- Task objective
A single figure is wanted: the count of lines below containing the string "constraint".

****************

[src/rtl/prng_pkg.sv]
// Shared encodings and constants for the prng state controller.
// Seed floors are powers of two, so OR-ing lifts a word to its minimum.
package prng_pkg;

  localparam logic [1:0] OP_SAVE    = 2'd0;
  localparam logic [1:0] OP_RESTORE = 2'd1;
  localparam logic [1:0] OP_RESEED  = 2'd2;
  localparam logic [1:0] OP_RSVD    = 2'd3;

  localparam logic [31:0] C1 = 32'h9E37_79B9;
  localparam logic [31:0] C2 = 32'h7F4A_7C15;

  localparam logic [31:0] S0_MIN = 32'd2;
  localparam logic [31:0] S1_MIN = 32'd8;
  localparam logic [31:0] S2_MIN = 32'd16;

  localparam logic [1:0] WR_IDLE = 2'd0;
  localparam logic [1:0] WR_S0   = 2'd1;
  localparam logic [1:0] WR_S1   = 2'd2;
  localparam logic [1:0] WR_S2   = 2'd3;

  typedef enum logic [2:0] {
    ST_IDLE,
    ST_SAVE,
    ST_W0,
    ST_W1,
    ST_W2,
    ST_CHECK,
    ST_RESP
  } state_e;

  function automatic logic [31:0] floor_word(
    input logic [31:0] w,
    input logic [31:0] min
  );
    return (w < min) ? (w | min) : w;
  endfunction

endpackage

[src/rtl/prng_state_ctrl_if.sv]
// Host command/response handshake bundle for prng_state_ctrl.
// The master is the host register bus; the slave is the controller.
interface prng_state_ctrl_if #(
  parameter int SLOT_W = 2
);
  logic              cmd_valid;
  logic              cmd_ready;
  logic [1:0]        cmd_op;
  logic [SLOT_W-1:0] cmd_slot;
  logic [31:0]       cmd_seed;
  logic              rsp_valid;
  logic              rsp_ready;
  logic [1:0]        rsp_op;
  logic              rsp_ok;

  modport master (
    output cmd_valid, cmd_op, cmd_slot, cmd_seed,
    output rsp_ready,
    input  cmd_ready, rsp_valid, rsp_op, rsp_ok
  );

  modport slave (
    input  cmd_valid, cmd_op, cmd_slot, cmd_seed,
    input  rsp_ready,
    output cmd_ready, rsp_valid, rsp_op, rsp_ok
  );
endinterface

[src/rtl/prng_seed_expand.sv]
// Expands a 32-bit seed into {s2,s1,s0}, each lifted above its
// minimum so the generator never starts from a degenerate state.
module prng_seed_expand
  import prng_pkg::*;
(
  input  logic [31:0] seed,
  output logic [95:0] words
);
  logic [31:0] d0, d1, d2;

  always_comb begin
    d0 = floor_word(seed, S0_MIN);
    d1 = floor_word(seed ^ C1, S1_MIN);
    d2 = floor_word(seed ^ C2, S2_MIN);
    words = {d2, d1, d0};
  end
endmodule

[src/rtl/prng_state_ctrl.sv]
// Writer-side controller for the prng state port: save, restore
// and reseed with a read-back check after every write sequence.
module prng_state_ctrl
  import prng_pkg::*;
#(
  parameter int NSLOTS = 4,
  parameter int SLOT_W = 2
) (
  input  logic          clk,
  input  logic          resetn,
  prng_state_ctrl_if.slave host,
  input  logic [127:0]  prng_state_rd,
  output logic [31:0]   prng_state_wr,
  output logic [1:0]    prng_state_wr_valid,
  output logic          prng_hold
);
  localparam int IDX_W = (NSLOTS > 1) ? $clog2(NSLOTS) : 1;
  localparam int NS    = 2 ** IDX_W;

  state_e            state_q, state_d;
  logic [1:0]        op_q, op_d;
  logic [IDX_W-1:0]  idx_q, idx_d;
  logic [31:0]       seed_q, seed_d;
  logic [1:0]        rsp_op_q, rsp_op_d;
  logic              rsp_ok_q, rsp_ok_d;
  logic [95:0]       slot_q [NS];
  logic [95:0]       slot_d [NS];
  logic [NS-1:0]     vld_q, vld_d;

  logic [95:0]       seed_words;
  logic [95:0]       src;
  logic [31:0]       src_x;
  logic [IDX_W-1:0]  cmd_idx;
  logic              in_range;

  prng_seed_expand u_expand (
    .seed  (seed_q),
    .words (seed_words)
  );

  assign cmd_idx  = host.cmd_slot[IDX_W-1:0];
  assign in_range = 32'(host.cmd_slot) < 32'(NSLOTS);
  assign src      = (op_q == OP_RESEED) ? seed_words : slot_q[idx_q];
  assign src_x    = src[31:0] ^ src[63:32] ^ src[95:64];

  assign host.cmd_ready = resetn && (state_q == ST_IDLE);
  assign host.rsp_valid = (state_q == ST_RESP);
  assign host.rsp_op    = rsp_op_q;
  assign host.rsp_ok    = rsp_ok_q;

  always_comb begin
    prng_state_wr       = '0;
    prng_state_wr_valid = WR_IDLE;
    prng_hold           = 1'b0;
    unique case (state_q)
      ST_W0: begin
        prng_state_wr       = src[31:0];
        prng_state_wr_valid = WR_S0;
        prng_hold           = 1'b1;
      end
      ST_W1: begin
        prng_state_wr       = src[63:32];
        prng_state_wr_valid = WR_S1;
        prng_hold           = 1'b1;
      end
      ST_W2: begin
        prng_state_wr       = src[95:64];
        prng_state_wr_valid = WR_S2;
        prng_hold           = 1'b1;
      end
      ST_CHECK: prng_hold = 1'b1;
      default: ;
    endcase
  end

  always_comb begin
    state_d  = state_q;
    op_d     = op_q;
    idx_d    = idx_q;
    seed_d   = seed_q;
    rsp_op_d = rsp_op_q;
    rsp_ok_d = rsp_ok_q;
    slot_d   = slot_q;
    vld_d    = vld_q;
    unique case (state_q)
      ST_IDLE: begin
        if (host.cmd_valid) begin
          op_d     = host.cmd_op;
          idx_d    = cmd_idx;
          seed_d   = host.cmd_seed;
          rsp_op_d = host.cmd_op;
          rsp_ok_d = 1'b0;
          state_d  = ST_RESP;
          unique case (host.cmd_op)
            OP_SAVE:
              if (in_range) state_d = ST_SAVE;
            OP_RESTORE:
              if (in_range && vld_q[cmd_idx]) state_d = ST_W0;
            OP_RESEED: state_d = ST_W0;
            default: ;
          endcase
        end
      end
      ST_SAVE: begin
        slot_d[idx_q] = prng_state_rd[127:32];
        vld_d[idx_q]  = 1'b1;
        rsp_ok_d      = 1'b1;
        state_d       = ST_RESP;
      end
      ST_W0: state_d = ST_W1;
      ST_W1: state_d = ST_W2;
      ST_W2: state_d = ST_CHECK;
      ST_CHECK: begin
        // Writes pre-empt sampling, so any difference is a real fault.
        rsp_ok_d = (prng_state_rd == {src, src_x});
        state_d  = ST_RESP;
      end
      ST_RESP:
        if (host.rsp_ready) state_d = ST_IDLE;
      default: state_d = ST_IDLE;
    endcase
  end

  always_ff @(posedge clk) begin
    if (!resetn) begin
      state_q  <= ST_IDLE;
      op_q     <= '0;
      idx_q    <= '0;
      seed_q   <= '0;
      rsp_op_q <= '0;
      rsp_ok_q <= 1'b0;
      vld_q    <= '0;
      for (int i = 0; i < NS; i++) slot_q[i] <= '0;
    end else begin
      state_q  <= state_d;
      op_q     <= op_d;
      idx_q    <= idx_d;
      seed_q   <= seed_d;
      rsp_op_q <= rsp_op_d;
      rsp_ok_q <= rsp_ok_d;
      vld_q    <= vld_d;
      slot_q   <= slot_d;
    end
  end
endmodule

[src/flat_wrapper.sv]
// flat-port wrapper written by rule: the top's interface ports become plain ports
module prng_state_ctrl_flat import prng_pkg::*;
#(
  parameter int NSLOTS = 4,
  parameter int SLOT_W = 2
)
  (clk, resetn, prng_state_rd, prng_state_wr, prng_state_wr_valid, prng_hold, host_cmd_valid, host_cmd_op, host_cmd_slot, host_cmd_seed, host_rsp_ready, host_cmd_ready, host_rsp_valid, host_rsp_op, host_rsp_ok);
  prng_state_ctrl_if #(.SLOT_W(SLOT_W)) host_i ();
  input  logic clk;
  input  logic resetn;
  input  logic [127:0] prng_state_rd;
  output logic [31:0] prng_state_wr;
  output logic [1:0] prng_state_wr_valid;
  output logic prng_hold;
  input wire logic [$bits(host_i.cmd_valid)-1:0] host_cmd_valid;
  input wire logic [$bits(host_i.cmd_op)-1:0] host_cmd_op;
  input wire logic [$bits(host_i.cmd_slot)-1:0] host_cmd_slot;
  input wire logic [$bits(host_i.cmd_seed)-1:0] host_cmd_seed;
  input wire logic [$bits(host_i.rsp_ready)-1:0] host_rsp_ready;
  output wire logic [$bits(host_i.cmd_ready)-1:0] host_cmd_ready;
  output wire logic [$bits(host_i.rsp_valid)-1:0] host_rsp_valid;
  output wire logic [$bits(host_i.rsp_op)-1:0] host_rsp_op;
  output wire logic [$bits(host_i.rsp_ok)-1:0] host_rsp_ok;
  assign host_i.cmd_valid = host_cmd_valid;
  assign host_i.cmd_op = host_cmd_op;
  assign host_i.cmd_slot = host_cmd_slot;
  assign host_i.cmd_seed = host_cmd_seed;
  assign host_i.rsp_ready = host_rsp_ready;
  assign host_cmd_ready = host_i.cmd_ready;
  assign host_rsp_valid = host_i.rsp_valid;
  assign host_rsp_op = host_i.rsp_op;
  assign host_rsp_ok = host_i.rsp_ok;
  prng_state_ctrl #(.NSLOTS(NSLOTS), .SLOT_W(SLOT_W)) u_core (.clk(clk), .resetn(resetn), .host(host_i), .prng_state_rd(prng_state_rd), .prng_state_wr(prng_state_wr), .prng_state_wr_valid(prng_state_wr_valid), .prng_hold(prng_hold));
endmodule
[config.mk]
export PLATFORM = sky130hd
export DESIGN_NAME = prng_state_ctrl_flat
export DESIGN_NICKNAME = d
export VERILOG_FILES = /design/src/rtl/prng_pkg.sv /design/src/rtl/prng_state_ctrl_if.sv /design/src/rtl/prng_seed_expand.sv /design/src/rtl/prng_state_ctrl.sv /design/src/flat_wrapper.sv
export SDC_FILE = /design/constraint.sdc
export NUM_CORES = 1
export LEC_CHECK = 0
export CORE_UTILIZATION = 55
export DETAILED_ROUTE_END_ITERATION = 6
export PLACE_DENSITY_LB_ADDON = 0.05
export SYNTH_ARGS = -nofsm -noshare
export SYNTH_HDL_FRONTEND = slang
export SYNTH_SLANG_ARGS = --single-unit
[constraint.sdc]
create_clock -name clk -period 5.35 [get_ports clk]
set_input_delay 1.07 -clock clk [delete_from_list [all_inputs] [get_ports clk]]
set_output_delay 1.07 -clock clk [all_outputs]
set_load 0.01 [all_outputs]
==> results <==
- The core footprint is 0.0434 mm2.
- Measured against its own limit, the worst slew margin works out to about a fifth.
- The end of the worst hold path is u_core.slot_q[185].
- At the pin with the least slew margin, the transition time is ~1.2 ns.
- A synthesized cell averages between 8 and 9 um2.
- The maximum ir drop on the vdd rail is around 250 uV.
- Summed over all layers, the routed wires come to slightly above 100000 um.
- The power density over the cells is around 310 mW/mm2.
- The count of hold-fix buffers inserted at cts is 0.
- The floorplan step defined a die boundary enclosing about 0.045 mm2.
- After synthesis, the netlist uses slightly below 80 different library cells.
- No sink is reached through more buffers than the 3 on the longest clock path.
- The startpoint identified for the worst hold timing path is u_core.slot_q[185].
- The clock root buffer is sky130_fd_sc_hd__clkbuf_16.
- 0 antenna diodes ended up in the layout.
- The endpoint of the worst register-to-register path is u_core.host.rsp_ok.
- The final HPWL from detailed placement is 71400 um.
- The path depth of the worst reg2reg path is 9.
- The category of the worst setup path launch point is a flip-flop.
- Leaving out filler cells and counting taps, the final layout contains roughly 3700.
- The die extent in y is between 200 and 250 um.
- The synthesized netlist occupies a cell area of between 0.02 and 0.025 mm2.
- The final critical delay including setup and external delays is around 4.9 ns.
- In this run the critical register-to-register path is launched from u_core.idx_q[0].
- The number of warning messages in the yosys log is 0.
- The highest net fanout along the worst path is 36.
- In the final design database the tool counted around 3200 nets.
- The register-to-register setup slack is around 0.77 ns.
- CTS saw roughly 430 sinks.
- For this run, the detailed router's first-pass iteration total came to 7.
- The area growth from synthesis to layout is 15.6%.
- TritonCTS built the clock tree.
- The number of clock buffers inserted by TritonCTS is 46.
- The final number of setup-violating endpoints is 0.
- Clock-pin slew was measured on the worst setup and hold paths at 0.06 ns.
- Setup repair after global routing left no endpoint under its margin.
- The number of placed I/O pins is around 210.
- The detail route stage leaves a number of antenna-violating nets equal to 0.
- The ratio of cells with drive above 1 in the final layout is roughly 8.3%.
- The average wire per cell in the routed design is approximately 27 um.
- For this run, the total global-route usage over all layers was measured as around 44%.
- The cell total after placement is 3607.
- The critical path is of the flip-flop to primary output type.
- The count of flip-flops with a built-in enable after synthesis is 0.
- The floorplan has 76 rows.
- The sequential fraction of the synthesis area is between 30% and 40%.
- The via count of the first global-routing pass is roughly 22000.
- The initial cell density of the core is approximately 56%.
- The total nets after synthesis is 3184.
- The DRC violation count after routing is 0.
- Overall power consumption after layout is estimated at 8.78 mW.
- For the worst setup path, the data arrival time is between 3 and 4 ns.
- For this run the aggregate overflow at the end of global routing stands at 0.
- The routed layout has between 20000 and 25000 vias.
- At the end of routability-driven placement, the weighted congestion stood at ~1.1.
- The setup TNS is 0 ns.
- The depth of the CTS H-tree is 2.
- The ratio of routed vias to standard cells is roughly 6.4.
- The final number of hold-violating endpoints is 0.
- The clock arrives with 0.0218 ns of skew.
- The path category of the worst min-delay check is flip-flop to flip-flop.
- The max-cap check violation count is 0.
- The number of antenna violations at the first check in global routing is 4.
- The post-cts repair resize count is 0.
- Counting flops with an async set or reset pin after synthesis yields a share of 0%.
- The final number of max-transition violations is 0.
- The width of the die is 212 um.
- For this run, the top clock speed supported by timing is between 0.2 and 0.25 GHz.
- STA classifies the critical path endpoint as a primary output.
- The worst hold path cell count is 2.
- Port buffering added about 210 buffers.
- The fraction of the core area covered by cells at the end of the flow is between 60% and 70%.
- The flow ran to the end, and the final reports show no timing, DRC or antenna violations.
- The library cell used most frequently in the layout, excluding fill and tap cells, is sky130_fd_sc_hd__nand2_1.
- The first global-routing pass estimated approximately 150000 um of wire.
- Synthesis handed over a netlist of 3016 instances.
- The number of violations reported at the end of detailed-routing iteration 0 is 3051.
- After layout, the worst path uses 91.3% of the clock period.
- The post-synthesis register bit count is roughly 430.
- Clock latency on the worst-skew pair, taken at its later pin, is 0.60 ns.
- In the layout the commonest cells are 951 x sky130_fd_sc_hd__nand2_1, 426 x sky130_fd_sc_hd__a21boi_0, 425 x sky130_fd_sc_hd__dfxtp_1, 206 x sky130_fd_sc_hd__clkdlybuf4s50_1, 109 x sky130_fd_sc_hd__xnor2_1.
- Once the clock tree was built, the setup fixing pass inserted 0 buffers.
- Entering global routing, the biggest net connects roughly 170 pins.
- The critical path data required time is 4.28 ns.
- The leakage component of the power is 9.51 nW.
- The most used flip-flop cell after synthesis is sky130_fd_sc_hd__dfxtp_1.
routing by layer:
metal	GRT usage, %	up-vias	wire length [um]
met5	0	-	33
met4	26.5	4	6730
met3	10.4	346	11000
met2	68.4	1503	44500
met1	56.2	11400	38900
li1	-	10400	-
Yosys cell counts (4+ instances only):
library cell,n,area (um2)
sky130_fd_sc_hd__a2111oi_0,6,52.6
sky130_fd_sc_hd__a211oi_1,19,143
sky130_fd_sc_hd__a21boi_0,426,3200
sky130_fd_sc_hd__a21o_1,6,45.0
sky130_fd_sc_hd__a21oi_1,56,280
sky130_fd_sc_hd__a221o_1,5,50.1
sky130_fd_sc_hd__a221oi_1,14,123
sky130_fd_sc_hd__a22o_1,5,43.8
sky130_fd_sc_hd__a31oi_1,13,81.3
sky130_fd_sc_hd__and2_1,9,56.3
sky130_fd_sc_hd__and3_1,11,68.8
sky130_fd_sc_hd__and3b_1,4,35.0
sky130_fd_sc_hd__buf_1,23,86.3
sky130_fd_sc_hd__buf_2,20,100
sky130_fd_sc_hd__buf_4,11,82.6
sky130_fd_sc_hd__buf_6,8,90.1
sky130_fd_sc_hd__clkbuf_1,199,747
sky130_fd_sc_hd__dfxtp_1,428,8570
sky130_fd_sc_hd__inv_1,31,116
sky130_fd_sc_hd__mux2_2,30,338
sky130_fd_sc_hd__mux2i_1,84,841
sky130_fd_sc_hd__mux4_2,67,1510
sky130_fd_sc_hd__nand2_1,951,3570
sky130_fd_sc_hd__nand2b_1,14,87.6
sky130_fd_sc_hd__nand3_1,18,90.1
sky130_fd_sc_hd__nand3b_1,5,37.5
sky130_fd_sc_hd__nand4_1,17,106
sky130_fd_sc_hd__nor2_1,69,259
sky130_fd_sc_hd__nor2b_1,8,50.1
sky130_fd_sc_hd__nor3_1,25,125
sky130_fd_sc_hd__nor3b_1,8,60.1
sky130_fd_sc_hd__nor4_1,15,93.8
sky130_fd_sc_hd__o2111ai_1,6,52.6
sky130_fd_sc_hd__o211ai_1,7,52.6
sky130_fd_sc_hd__o21a_1,5,37.5
sky130_fd_sc_hd__o21ai_0,56,280
sky130_fd_sc_hd__o221ai_1,5,43.8
sky130_fd_sc_hd__o22ai_1,59,369
sky130_fd_sc_hd__o32ai_1,8,70.1
sky130_fd_sc_hd__or3_1,7,43.8
sky130_fd_sc_hd__or4_1,9,67.6
sky130_fd_sc_hd__xnor2_1,109,955
sky130_fd_sc_hd__xor2_1,96,841
registers in the layout, indices dropped and copies added, names as in the netlist:
signal	flops
u_core.slot_q	384
u_core.host.rsp_op	2
u_core.vld_q	4
u_core.host.rsp_ok	1
u_core.idx_q	2
u_core.state_q	3
u_core.seed_q	32
metrics by stage:
stage / instance area [um2] / hold slack [ns] / setup slack (ns)
finish: 28200 / 0.464 / 0.465
global route: 28200 / 0.481 / 0.319
CTS: 28200 / 0.464 / 0.486
detailed placement: 26600 / 0.455 / 0.860
global placement: 26600 / 0.447 / 0.902
floorplan: 24400 / 0.435 / 1.37
cell type report:
cell class | instances | area [um2]
inverter | 32 | 120
clock buffer | 64 | 1330
tap | 585 | 732
sequential | 428 | 8580
timing repair buffer | 269 | 2590
multi-input combinational | 2293 | 14600
fill | 3720 | 15200
clock inverter | 18 | 194
worst max-delay path: stages (launching register included):
cell and delay (ns):
sky130_fd_sc_hd__dfxtp_4 0.65, sky130_fd_sc_hd__buf_4 0.59, sky130_fd_sc_hd__mux2_2 0.40, sky130_fd_sc_hd__a221oi_1 0.59, sky130_fd_sc_hd__nor2_1 0.08, sky130_fd_sc_hd__nor2_1 0.12
sky130_fd_sc_hd__o22ai_1 0.19, sky130_fd_sc_hd__clkdlybuf4s50_1 0.56
cells by family (layout without fill, tap and decap cells):
| group | count (synthesis) | count (layout) | share of synthesized area [%] |
|---|---|---|---|
| xor gates and xnor gates | 206 | 206 | 7.46 |
| AOI/OAI and AO/OA | 723 | 723 | 21.1 |
| and+or+nand+nor | 1181 | 1181 | 20.0 |
| muxes | 183 | 183 | 11.1 |
| buffers and inverters | 295 | 383 | 5.07 |
| DFF | 428 | 428 | 35.2 |
worst max-delay path by stage:
stage                                startpoint            endpoint  slack (ns)
final                           u_core.idx_q[0]   prng_state_wr[30]        0.46
after global routing            u_core.idx_q[0]   prng_state_wr[30]        0.32
after CTS                       u_core.idx_q[0]   prng_state_wr[30]        0.49
after detailed placement      prng_state_rd[81]  u_core.host.rsp_ok        0.86
after global placement        prng_state_rd[88]  u_core.host.rsp_ok        0.90
after floorplan           u_core.host.rsp_op[0]   prng_state_wr[28]        1.37
power breakdown:
group	internal [mW]	switching [mW]
clock	1.89	1.37
sequential	3.30	0.168
combinational	0.771	1.29
total	5.96	2.82
Note: power is estimated with default switching activity, not from simulation.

****************

- Task response
2